5. South Carolina -- To me the loss to Auburn doesn't tarnish their rep nearly as much as the fact that Marcus Lattimore's big "breakout game" happened against a team that's currently 0-3 in the SEC -- and that he hasn't come close to hitting that mark since.
6. LSU -- What Kramer was to "Seinfeld," LSU has become to the SEC: strange, spastic, only intermittently competent, yet has an uncanny knack for falling ass-backward into awesome situations.
7. Kentucky -- Caution: volatile substance. Do not mix with remotely competent defense. Especially while operating heavy machinery.
8. Mississippi State -- Took control of the trenches and imposed their will on a Georgia team that had the edge in talent and was desperate for a win. There's a bowl bid in this team yet.
9. Tennessee -- Followed the same script we saw against Oregon and Florida: Started off strong, but found themselves getting increasingly desperate once their lack of depth started making itself apparent in the second half. But it's one thing suffer that against the Gators -- how many wins can this team really have left in it if that's happening against UAB?

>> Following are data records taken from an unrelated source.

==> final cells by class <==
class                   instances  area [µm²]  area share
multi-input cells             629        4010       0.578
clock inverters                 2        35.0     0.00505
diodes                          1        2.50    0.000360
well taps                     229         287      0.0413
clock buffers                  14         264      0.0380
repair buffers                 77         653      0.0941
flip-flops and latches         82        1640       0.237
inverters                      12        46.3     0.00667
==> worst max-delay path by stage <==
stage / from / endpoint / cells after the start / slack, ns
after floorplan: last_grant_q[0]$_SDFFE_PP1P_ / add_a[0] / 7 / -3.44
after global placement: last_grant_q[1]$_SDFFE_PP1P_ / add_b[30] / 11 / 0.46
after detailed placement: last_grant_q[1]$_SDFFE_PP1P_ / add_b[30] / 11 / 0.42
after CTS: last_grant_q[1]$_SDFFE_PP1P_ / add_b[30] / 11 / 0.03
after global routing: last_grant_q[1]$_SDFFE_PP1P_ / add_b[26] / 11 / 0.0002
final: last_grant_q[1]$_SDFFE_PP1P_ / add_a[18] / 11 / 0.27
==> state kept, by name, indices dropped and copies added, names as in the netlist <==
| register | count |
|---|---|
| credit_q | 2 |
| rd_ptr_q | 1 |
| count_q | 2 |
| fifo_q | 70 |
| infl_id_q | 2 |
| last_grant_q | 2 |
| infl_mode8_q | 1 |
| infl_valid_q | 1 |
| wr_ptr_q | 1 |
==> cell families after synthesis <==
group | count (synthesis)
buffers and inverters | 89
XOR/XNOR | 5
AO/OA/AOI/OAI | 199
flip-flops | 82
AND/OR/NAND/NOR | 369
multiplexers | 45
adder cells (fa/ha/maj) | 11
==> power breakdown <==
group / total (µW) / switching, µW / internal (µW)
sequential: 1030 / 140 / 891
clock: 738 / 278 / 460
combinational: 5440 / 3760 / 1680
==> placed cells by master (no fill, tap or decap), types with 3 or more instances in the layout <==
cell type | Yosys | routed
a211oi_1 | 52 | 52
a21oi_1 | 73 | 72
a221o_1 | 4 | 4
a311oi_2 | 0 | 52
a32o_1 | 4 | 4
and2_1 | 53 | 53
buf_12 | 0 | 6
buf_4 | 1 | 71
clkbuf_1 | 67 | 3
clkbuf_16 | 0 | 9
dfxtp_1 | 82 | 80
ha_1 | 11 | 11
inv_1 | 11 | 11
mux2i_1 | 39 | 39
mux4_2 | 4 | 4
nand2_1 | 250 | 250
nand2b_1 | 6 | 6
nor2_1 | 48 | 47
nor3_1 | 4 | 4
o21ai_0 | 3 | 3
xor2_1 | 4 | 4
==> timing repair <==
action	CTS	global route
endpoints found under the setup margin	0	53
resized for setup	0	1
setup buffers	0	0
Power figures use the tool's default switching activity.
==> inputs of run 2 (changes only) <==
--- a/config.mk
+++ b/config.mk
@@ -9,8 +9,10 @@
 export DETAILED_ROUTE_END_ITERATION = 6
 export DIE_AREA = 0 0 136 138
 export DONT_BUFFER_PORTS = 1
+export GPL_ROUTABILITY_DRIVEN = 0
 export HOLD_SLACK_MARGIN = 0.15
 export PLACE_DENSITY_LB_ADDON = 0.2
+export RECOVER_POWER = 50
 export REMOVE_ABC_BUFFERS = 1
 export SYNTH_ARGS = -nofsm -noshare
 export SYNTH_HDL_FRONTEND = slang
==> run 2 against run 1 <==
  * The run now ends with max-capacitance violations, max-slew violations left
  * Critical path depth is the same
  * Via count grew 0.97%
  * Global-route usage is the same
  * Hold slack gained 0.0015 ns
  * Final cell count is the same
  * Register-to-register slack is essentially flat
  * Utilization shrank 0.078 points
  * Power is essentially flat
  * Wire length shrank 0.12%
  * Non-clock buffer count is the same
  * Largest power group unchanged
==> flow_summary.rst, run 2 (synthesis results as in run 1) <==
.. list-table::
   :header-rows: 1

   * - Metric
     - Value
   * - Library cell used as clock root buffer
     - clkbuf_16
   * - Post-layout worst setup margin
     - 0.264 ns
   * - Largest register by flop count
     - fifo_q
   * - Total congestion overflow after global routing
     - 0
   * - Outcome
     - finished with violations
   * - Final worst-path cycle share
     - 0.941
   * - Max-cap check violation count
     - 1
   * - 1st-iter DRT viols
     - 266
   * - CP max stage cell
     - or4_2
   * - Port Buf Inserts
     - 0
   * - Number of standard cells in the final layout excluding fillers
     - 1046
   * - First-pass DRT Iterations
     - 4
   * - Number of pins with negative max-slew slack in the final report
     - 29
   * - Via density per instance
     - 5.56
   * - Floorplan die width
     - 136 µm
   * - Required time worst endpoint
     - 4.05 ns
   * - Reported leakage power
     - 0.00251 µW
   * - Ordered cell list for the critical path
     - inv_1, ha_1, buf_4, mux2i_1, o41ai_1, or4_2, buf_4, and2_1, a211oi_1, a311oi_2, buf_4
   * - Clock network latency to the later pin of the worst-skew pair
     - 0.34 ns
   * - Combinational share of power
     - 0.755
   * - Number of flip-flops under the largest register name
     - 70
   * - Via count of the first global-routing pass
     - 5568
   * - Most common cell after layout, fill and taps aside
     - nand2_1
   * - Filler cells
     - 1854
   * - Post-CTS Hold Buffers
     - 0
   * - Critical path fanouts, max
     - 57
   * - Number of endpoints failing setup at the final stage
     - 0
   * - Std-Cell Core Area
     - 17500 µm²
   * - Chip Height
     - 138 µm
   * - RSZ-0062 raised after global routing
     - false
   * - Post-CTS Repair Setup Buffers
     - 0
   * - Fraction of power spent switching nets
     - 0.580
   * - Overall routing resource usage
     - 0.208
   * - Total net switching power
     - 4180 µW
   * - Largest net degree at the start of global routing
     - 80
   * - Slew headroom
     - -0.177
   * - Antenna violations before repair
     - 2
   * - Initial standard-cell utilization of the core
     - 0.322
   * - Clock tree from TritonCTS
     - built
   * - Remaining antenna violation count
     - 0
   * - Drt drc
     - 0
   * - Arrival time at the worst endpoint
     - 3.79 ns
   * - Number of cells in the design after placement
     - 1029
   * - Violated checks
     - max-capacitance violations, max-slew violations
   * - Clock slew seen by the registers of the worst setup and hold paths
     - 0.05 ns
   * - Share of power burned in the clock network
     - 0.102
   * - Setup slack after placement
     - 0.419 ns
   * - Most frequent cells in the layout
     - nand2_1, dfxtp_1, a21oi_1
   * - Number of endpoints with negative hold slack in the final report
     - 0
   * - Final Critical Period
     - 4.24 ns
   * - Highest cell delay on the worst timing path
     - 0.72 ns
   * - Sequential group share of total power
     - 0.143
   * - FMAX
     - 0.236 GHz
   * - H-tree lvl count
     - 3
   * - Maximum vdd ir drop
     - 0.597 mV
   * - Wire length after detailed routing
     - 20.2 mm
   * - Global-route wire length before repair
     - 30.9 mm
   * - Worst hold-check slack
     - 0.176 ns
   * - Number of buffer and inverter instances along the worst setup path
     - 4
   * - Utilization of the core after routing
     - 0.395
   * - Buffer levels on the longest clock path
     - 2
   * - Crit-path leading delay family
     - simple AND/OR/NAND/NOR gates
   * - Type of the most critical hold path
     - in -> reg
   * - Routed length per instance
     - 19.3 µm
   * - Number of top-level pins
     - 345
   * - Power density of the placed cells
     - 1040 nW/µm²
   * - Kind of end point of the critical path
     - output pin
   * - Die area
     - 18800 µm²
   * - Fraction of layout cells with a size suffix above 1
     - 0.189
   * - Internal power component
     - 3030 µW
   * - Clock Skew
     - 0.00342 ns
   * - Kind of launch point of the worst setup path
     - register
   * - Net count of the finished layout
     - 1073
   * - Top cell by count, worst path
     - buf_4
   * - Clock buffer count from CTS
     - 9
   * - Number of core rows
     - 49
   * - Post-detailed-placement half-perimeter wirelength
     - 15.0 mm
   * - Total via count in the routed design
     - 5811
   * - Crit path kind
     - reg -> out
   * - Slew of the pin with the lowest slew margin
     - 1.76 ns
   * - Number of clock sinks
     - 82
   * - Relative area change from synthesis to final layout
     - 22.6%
--- src/rtl/instr_decode_stage_pkg.sv ---
// Shared constants and bundle types for the instruction decode stage.
// Immediate-select encodings match the immediate generator's select input.
package instr_decode_stage_pkg;

    localparam int XLEN_DEF  = 32;
    localparam int CNT_W_DEF = 8;

    localparam logic [2:0] IMM_U     = 3'd0;
    localparam logic [2:0] IMM_J     = 3'd1;
    localparam logic [2:0] IMM_I     = 3'd2;
    localparam logic [2:0] IMM_SHAMT = 3'd3;
    localparam logic [2:0] IMM_LD    = 3'd4;
    localparam logic [2:0] IMM_S     = 3'd5;
    localparam logic [2:0] IMM_B     = 3'd6;
    localparam logic [2:0] IMM_NONE  = 3'd7;

    localparam logic [6:0] OP_LUI    = 7'b0110111;
    localparam logic [6:0] OP_AUIPC  = 7'b0010111;
    localparam logic [6:0] OP_JAL    = 7'b1101111;
    localparam logic [6:0] OP_OPIMM  = 7'b0010011;
    localparam logic [6:0] OP_LOAD   = 7'b0000011;
    localparam logic [6:0] OP_JALR   = 7'b1100111;
    localparam logic [6:0] OP_STORE  = 7'b0100011;
    localparam logic [6:0] OP_BRANCH = 7'b1100011;
    localparam logic [6:0] OP_OP     = 7'b0110011;

    typedef struct packed {
        logic [2:0]  immsrc;
        logic [11:0] inx12;
        logic        illegal;
    } pack_t;

endpackage

--- src/rtl/instr_field_pack.sv ---
// Combinational opcode classifier: picks the immediate select and packs
// the 12-bit immediate field in the order the immediate generator expects.
module instr_field_pack
    import instr_decode_stage_pkg::*;
(
    input  logic [31:0] instr,
    output pack_t       pack
);

    logic [6:0] opcode;
    logic [2:0] funct3;

    assign opcode = instr[6:0];
    assign funct3 = instr[14:12];

    always_comb begin
        pack.immsrc  = IMM_NONE;
        pack.inx12   = 12'h000;
        pack.illegal = 1'b0;
        unique case (opcode)
            OP_LUI, OP_AUIPC: begin
                pack.immsrc = IMM_U;
            end
            OP_JAL: begin
                pack.immsrc = IMM_J;
            end
            OP_OPIMM: begin
                pack.immsrc = (funct3 == 3'b001 || funct3 == 3'b101)
                            ? IMM_SHAMT : IMM_I;
                pack.inx12  = instr[31:20];
            end
            OP_LOAD, OP_JALR: begin
                pack.immsrc = IMM_LD;
                pack.inx12  = instr[31:20];
            end
            OP_STORE: begin
                pack.immsrc = IMM_S;
                pack.inx12  = {instr[31:25], instr[11:7]};
            end
            OP_BRANCH: begin
                // bit0 carries imm[11] so the generator can splice it directly
                pack.immsrc = IMM_B;
                pack.inx12  = {instr[31], instr[30:25], instr[11:8], instr[7]};
            end
            OP_OP: begin
                pack.immsrc = IMM_NONE;
            end
            default: begin
                pack.immsrc  = IMM_NONE;
                pack.illegal = 1'b1;
            end
        endcase
    end

endmodule

--- src/rtl/instr_decode_stage.sv ---
// Registered decode stage: valid/ready pipe register holding decoded
// fields, immediate select and a saturating illegal-instruction counter.
module instr_decode_stage
    import instr_decode_stage_pkg::*;
#(
    parameter int XLEN  = XLEN_DEF,
    parameter int CNT_W = CNT_W_DEF
) (
    input  logic             clk,
    input  logic             rst,
    input  logic             in_valid,
    output logic             in_ready,
    input  logic [XLEN-1:0]  in_instr,
    input  logic [XLEN-1:0]  in_pc,
    input  logic             flush,
    output logic             out_valid,
    input  logic             out_ready,
    output logic [XLEN-1:0]  out_pc,
    output logic [2:0]       immsrc,
    output logic [19:0]      inx20,
    output logic [11:0]      inx12,
    output logic [4:0]       rd,
    output logic [4:0]       rs1,
    output logic [4:0]       rs2,
    output logic [2:0]       funct3,
    output logic [6:0]       funct7,
    output logic             illegal,
    output logic [CNT_W-1:0] illegal_cnt
);

    pack_t pack;
    logic  accept;

    instr_field_pack u_pack (
        .instr (in_instr[31:0]),
        .pack  (pack)
    );

    assign in_ready = !flush && (!out_valid || out_ready);
    assign accept   = in_valid && in_ready;

    always_ff @(posedge clk or posedge rst) begin
        if (rst) begin
            out_valid <= 1'b0;
            out_pc    <= '0;
            immsrc    <= IMM_NONE;
            inx20     <= '0;
            inx12     <= '0;
            rd        <= '0;
            rs1       <= '0;
            rs2       <= '0;
            funct3    <= '0;
            funct7    <= '0;
            illegal   <= 1'b0;
        end else if (flush) begin
            out_valid <= 1'b0;
            illegal   <= 1'b0;
        end else if (accept) begin
            out_valid <= 1'b1;
            out_pc    <= in_pc;
            immsrc    <= pack.immsrc;
            inx20     <= in_instr[31:12];
            inx12     <= pack.inx12;
            rd        <= in_instr[11:7];
            rs1       <= in_instr[19:15];
            rs2       <= in_instr[24:20];
            funct3    <= in_instr[14:12];
            funct7    <= in_instr[31:25];
            illegal   <= pack.illegal;
        end else if (out_ready) begin
            out_valid <= 1'b0;
        end
    end

    always_ff @(posedge clk or posedge rst) begin
        if (rst) begin
            illegal_cnt <= '0;
        end else if (accept && pack.illegal && !(&illegal_cnt)) begin
            illegal_cnt <= illegal_cnt + 1'b1;
        end
    end

endmodule
--- config.mk ---
export PLATFORM = sky130hd
export DESIGN_NAME = instr_decode_stage
export DESIGN_NICKNAME = d
export VERILOG_FILES = /design/src/rtl/instr_decode_stage_pkg.sv /design/src/rtl/instr_field_pack.sv /design/src/rtl/instr_decode_stage.sv
export SDC_FILE = /design/constraint.sdc
export NUM_CORES = 1
export LEC_CHECK = 0
export ABC_AREA = 1
export BUFFER_PORTS_ARGS = -buffer_cell sky130_fd_sc_hd__clkbuf_2
export CAP_MARGIN = 5
export CORE_ASPECT_RATIO = 0.6
export CORE_MARGIN = 10
export CORE_UTILIZATION = 47
export DETAILED_ROUTE_END_ITERATION = 8
export PLACE_DENSITY = 0.84
export SYNTH_ARGS = -nofsm -noshare
export SYNTH_HDL_FRONTEND = slang
export SYNTH_SLANG_ARGS = --single-unit
export TNS_END_PERCENT = 5
--- constraint.sdc ---
create_clock -name clk -period 3 [get_ports clk]
set_input_delay 0.15 -clock clk [delete_from_list [all_inputs] [get_ports clk]]
set_output_delay 0.15 -clock clk [all_outputs]
set_load 0.02 [all_outputs]
Word-level counts from Yosys, hierarchy flattened --
Cells that the tools add are included.
Word-level totals: output and inout port bits 103, word-level logic and storage cells 52, input port bits 69, flip-flop bits (word level) 102
Cells by class: bitwise operators 1, equal/unequal tests 11, muxes and demuxes 9, reductions and logical operators 18, add/sub/neg operators 1
Operators with widths (count):
- $pmux W12 S2 | 1
- $eq A7 B6 Y1 const B | 3
- $eq A7 B7 Y1 const B | 3
- $pmux W3 S6 | 1
- $eq A7 B5 Y1 const B | 2
- $reduce_or A9 Y1 | 1
- $add A8 B1 Y8 const B | 1
- $reduce_and A8 Y1 | 1
- $eq A7 B2 Y1 const B | 1
- $mux W1 | 7
- $reduce_or A2 Y1 | 3
- $logic_and A1 B1 Y1 | 4
- $eq A3 B1 Y1 const B | 1
- $eq A3 B3 Y1 const B | 1
- $logic_not A1 Y1 | 3
- $reduce_bool A3 Y1 | 1
- $reduce_or A3 Y1 | 1
- $logic_or A1 B1 Y1 | 2
- $reduce_and A2 Y1 | 1
- $reduce_bool A2 Y1 | 1
- $not A1 Y1 | 1

Depth between registers and ports, before layout --
depth after elaboration 6, depth in mapped cells 10, depth with buffers taken out 9

By module --
Synthesis repeated with hierarchy kept, for this count alone.
Second synthesis, totals: cells, all modules 484, area, all modules 4031.4 um^2
By module, submodules not included:
- instr_decode_stage | seq. area each 2055.7 um^2, area each 3668.5 um^2, instances 1, cells an instance 418
- instr_field_pack | seq. area each 0.0 um^2, area each 362.8 um^2, instances 1, cells an instance 66

Least setup slack after synthesis --
No wires, ideal clock.
kind register to register, from reg illegal_cnt[0], to reg illegal_cnt[7], library setup time 0.117 ns, slack 1.496 ns, cell stages (with the launch flop) 10, buffers on the path 0, arrival time 1.387 ns, required time 2.883 ns, period minus slack after synthesis 1.504 ns, cells stage by stage dfrtp_1 -> ha_1 -> nand2_1 -> nor2_1 -> nand2_1 -> nand2_1 -> nor2_1 -> nand4_1 -> nand2_1 -> nand2_1
On the way: cells in the longest elaborated chain, start to end 3, elaborated cells between the ends (all ways) 4, those cells by class 1 x add/sub; 3 x reduce/logical
Ends and longest elaborated chain:
- from (decl) | line instr_decode_stage.sv:28 | output logic [CNT_W-1:0] illegal_cnt
- from (signal assigned) | line instr_decode_stage.sv:79 | illegal_cnt <= illegal_cnt + 1'b1;
- branches (longest 3 deep; another with $add A8 B1 Y8)
Parallel ways; which one is timed is not known. A chain may end at the register's enable or synchronous reset.

Worst setup path after layout --
from in flush, to reg inx12[4]
On the way: cells in the longest elaborated chain, start to end 4, elaborated cells between the ends (all ways) 5, those cells by class 1 x bitwise; 4 x reduce/logical
Ends and longest elaborated chain:
- from (decl) | line instr_decode_stage.sv:15 | input logic flush,
- $logic_not A1 Y1 | line instr_decode_stage.sv:39 | assign in_ready = !flush && (!out_valid || out_ready);
- $logic_and A1 B1 Y1 | line instr_decode_stage.sv:39
- $logic_and A1 B1 Y1 | line instr_decode_stage.sv:40 | assign accept = in_valid && in_ready;
- $reduce_and A2 Y1 (no line) (*)
- to (signal assigned) | line instr_decode_stage.sv:63 | inx12 <= pack.inx12;
- to (decl) | line instr_decode_stage.sv:21 | output logic [11:0] inx12,
Mark *: on every way between the ends. The rest lies on a longest branch, timed or not.

==> impl_metrics.prom <==
# TYPE chip_impl_metric gauge
chip_impl_metric{name="initial_utilization",unit=""} 0.4934
chip_impl_metric{name="combinationalPowerShare",unit=""} 0.223
chip_impl_metric{name="syn_warnings",unit=""} 0
chip_impl_info{name="criticalPathCategory",value="in2reg"} 1
chip_impl_info{name="ys_dominant_reg_cell",value="sky130_fd_sc_hd__dfrtp_1"} 1
chip_impl_info{name="cts_tree",value="built"} 1
chip_impl_metric{name="detailed_place_hpwl",unit="microns"} 8537
chip_impl_metric{name="firstDrtPassIters",unit=""} 4
chip_impl_metric{name="maxCapViolCount",unit=""} 0
chip_impl_metric{name="rd_place_congestion",unit=""} 0.8843
chip_impl_metric{name="rows",unit=""} 24
chip_impl_metric{name="detailroute.via_count",unit=""} 3401
chip_impl_metric{name="drt-initial-drc-count",unit=""} 236
chip_impl_metric{name="syn_to_final_growth",unit="%"} 31.45
chip_impl_metric{name="slew_headroom",unit=""} 0.2454
chip_impl_metric{name="postRouteWirelength",unit="microns"} 11000
chip_impl_metric{name="avgRoutedWirePerCell",unit="microns"} 15.78
chip_impl_metric{name="post_layout_nonfiller_instances",unit=""} 697
chip_impl_metric{name="numPlacedInstances",unit=""} 680
chip_impl_metric{name="switching_share",unit=""} 0.3086
chip_impl_metric{name="path_clk_slew",unit="ns"} 0.06
chip_impl_metric{name="cp.required",unit="ns"} 3.18
chip_impl_info{name="synth_top_area_cell",value="sky130_fd_sc_hd__dfrtp_1"} 1
chip_impl_metric{name="syn_inst_count",unit=""} 437
chip_impl_metric{name="power_frac_seq",unit=""} 0.406
chip_impl_metric{name="clock_sink_count",unit=""} 82
chip_impl_metric{name="synth-edff-count",unit=""} 0
chip_impl_metric{name="timing.critical_path.fanout_max",unit=""} 71
chip_impl_metric{name="die_y",unit="microns"} 88.35
chip_impl_metric{name="vias_per_cell",unit=""} 4.879
chip_impl_metric{name="internal_power",unit="uW"} 2322
chip_impl_metric{name="pwr_density_cell",unit="nW/um^2"} 698.0
chip_impl_metric{name="clock_latency",unit="ns"} 0.33
chip_impl_metric{name="rrSetupSlack",unit="ns"} 0.86
chip_impl_metric{name="fp.coreArea",unit="sq um"} 7417
chip_impl_info{name="worstHoldStart",value="in_pc[26]"} 1
chip_impl_metric{name="synthesis.area",unit="sq um"} 3660
chip_impl_info{name="crit_path_end_kind",value="flip-flop"} 1
chip_impl_metric{name="synth_largest_type_area_fraction",unit=""} 0.5402
chip_impl_metric{name="finalHoldViolCount",unit=""} 0
chip_impl_metric{name="syn_avg_cell_area",unit="sq um"} 8.375
chip_impl_metric{name="fin_tns_setup",unit="ns"} 0
chip_impl_metric{name="power.leakage",unit="uW"} 0.002803
chip_impl_metric{name="finalClockSkew",unit="ns"} 0.006781
chip_impl_info{name="status",value="finished clean"} 1
chip_impl_metric{name="actual_transition_at_the_worst_max_transition_pin",unit="ns"} 1.132
chip_impl_metric{name="reg2regPathDepth",unit=""} 6
chip_impl_metric{name="mappedNetlistNets",unit=""} 507
chip_impl_metric{name="tritoncts.num_buffers",unit=""} 9
chip_impl_metric{name="drv_slew",unit=""} 0
chip_impl_metric{name="p_clk_frac",unit=""} 0.371
chip_impl_metric{name="cts_htree_levels",unit=""} 3
chip_impl_metric{name="place.port_buffers",unit=""} 171
chip_impl_metric{name="layout.core_utilization",unit=""} 0.6486
chip_impl_metric{name="cp_data_arrival_time",unit="ns"} 2.40
chip_impl_metric{name="final-setup-viol-count",unit=""} 0
chip_impl_metric{name="final_period_minus_worst_setup_slack",unit="ns"} 2.217
chip_impl_metric{name="final_antenna_net_count",unit=""} 0
chip_impl_metric{name="ys_async_sr_fraction",unit=""} 1.000
chip_impl_metric{name="share_of_post_route_cells_with_drive_strength_above_1",unit=""} 0.3592
chip_impl_info{name="hold_path.class",value="in2reg"} 1
chip_impl_metric{name="post_cts_repair_resize_count",unit=""} 0
chip_impl_metric{name="grt_pass1_wl",unit="microns"} 17820
chip_impl_metric{name="timing.final.crit_share",unit=""} 0.7389
chip_impl_metric{name="design.die.area",unit="sq um"} 11830
chip_impl_metric{name="grt-ovfl-total",unit=""} 0
chip_impl_metric{name="total_power",unit="uW"} 3358
chip_impl_metric{name="floorplan.die.width",unit="microns"} 133.9
chip_impl_info{name="rsz0062_at_grt",value="no"} 1
chip_impl_metric{name="cts-root-to-sink-buffers",unit=""} 2
chip_impl_info{name="r2r-start",value="out_valid"} 1
chip_impl_metric{name="grt_pass1_vias",unit=""} 3495
chip_impl_metric{name="fin_nets",unit=""} 659
chip_impl_metric{name="cts_post_setup_buffers_inserted",unit=""} 0
chip_impl_metric{name="ys_ff_latch",unit=""} 82
chip_impl_metric{name="pin_count_of_the_biggest_net_entering_global_routing",unit=""} 72
chip_impl_metric{name="hold_depth",unit=""} 3
chip_impl_metric{name="n_antenna_cell",unit=""} 0
chip_impl_info{name="endpoint_of_the_worst_slack_reg_to_reg_timing_path",value="inx12[4]"} 1
chip_impl_metric{name="power.ir.vdd_worst",unit="mV"} 0.4389
chip_impl_info{name="timing.critical_path.from_type",value="input pin"} 1
chip_impl_metric{name="p_sw",unit="uW"} 1036
chip_impl_metric{name="grt_use_total",unit=""} 0.1864
chip_impl_metric{name="post-route-drc-count",unit=""} 0
chip_impl_info{name="root_buffer",value="sky130_fd_sc_hd__clkbuf_16"} 1
chip_impl_metric{name="synth_sequential_area_ratio",unit=""} 0.5617
chip_impl_metric{name="n_fill_cell",unit=""} 626
chip_impl_metric{name="synth_cell_types",unit=""} 26
chip_impl_metric{name="max_clock_freq",unit="GHz"} 0.4512
chip_impl_metric{name="antenna_violations_before_repair",unit=""} 0
chip_impl_metric{name="io_count",unit=""} 172
chip_impl_info{name="synth_area_leaders",value="sky130_fd_sc_hd__dfrtp_1 54%, sky130_fd_sc_hd__nand2_1 23%, sky130_fd_sc_hd__buf_4 4.5%, sky130_fd_sc_hd__nor2_1 2.5%, sky130_fd_sc_hd__nand4_1 2.2%"} 1
chip_impl_info{name="worst_hold_path.endpoint",value="out_pc[26]"} 1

10. Vanderbilt -- I have a feeling that their "0.500 in the SEC!" talking point won't last much longer, but they do have a conference win, so . . . enjoy looking down at the Dawgs, guys.
11. Georgia -- The Bulletin of the Atomic Scientists regrets to inform you that they have advanced the Mark Richt Job Security Doomsday Clock to four minutes to midnight.
12. Ole Miss -- Dropped a double-nickel on a middling WAC team but still not displaying anything resembling defense. If you can find an SEC win on their schedule, you must've been looking a lot harder than I was.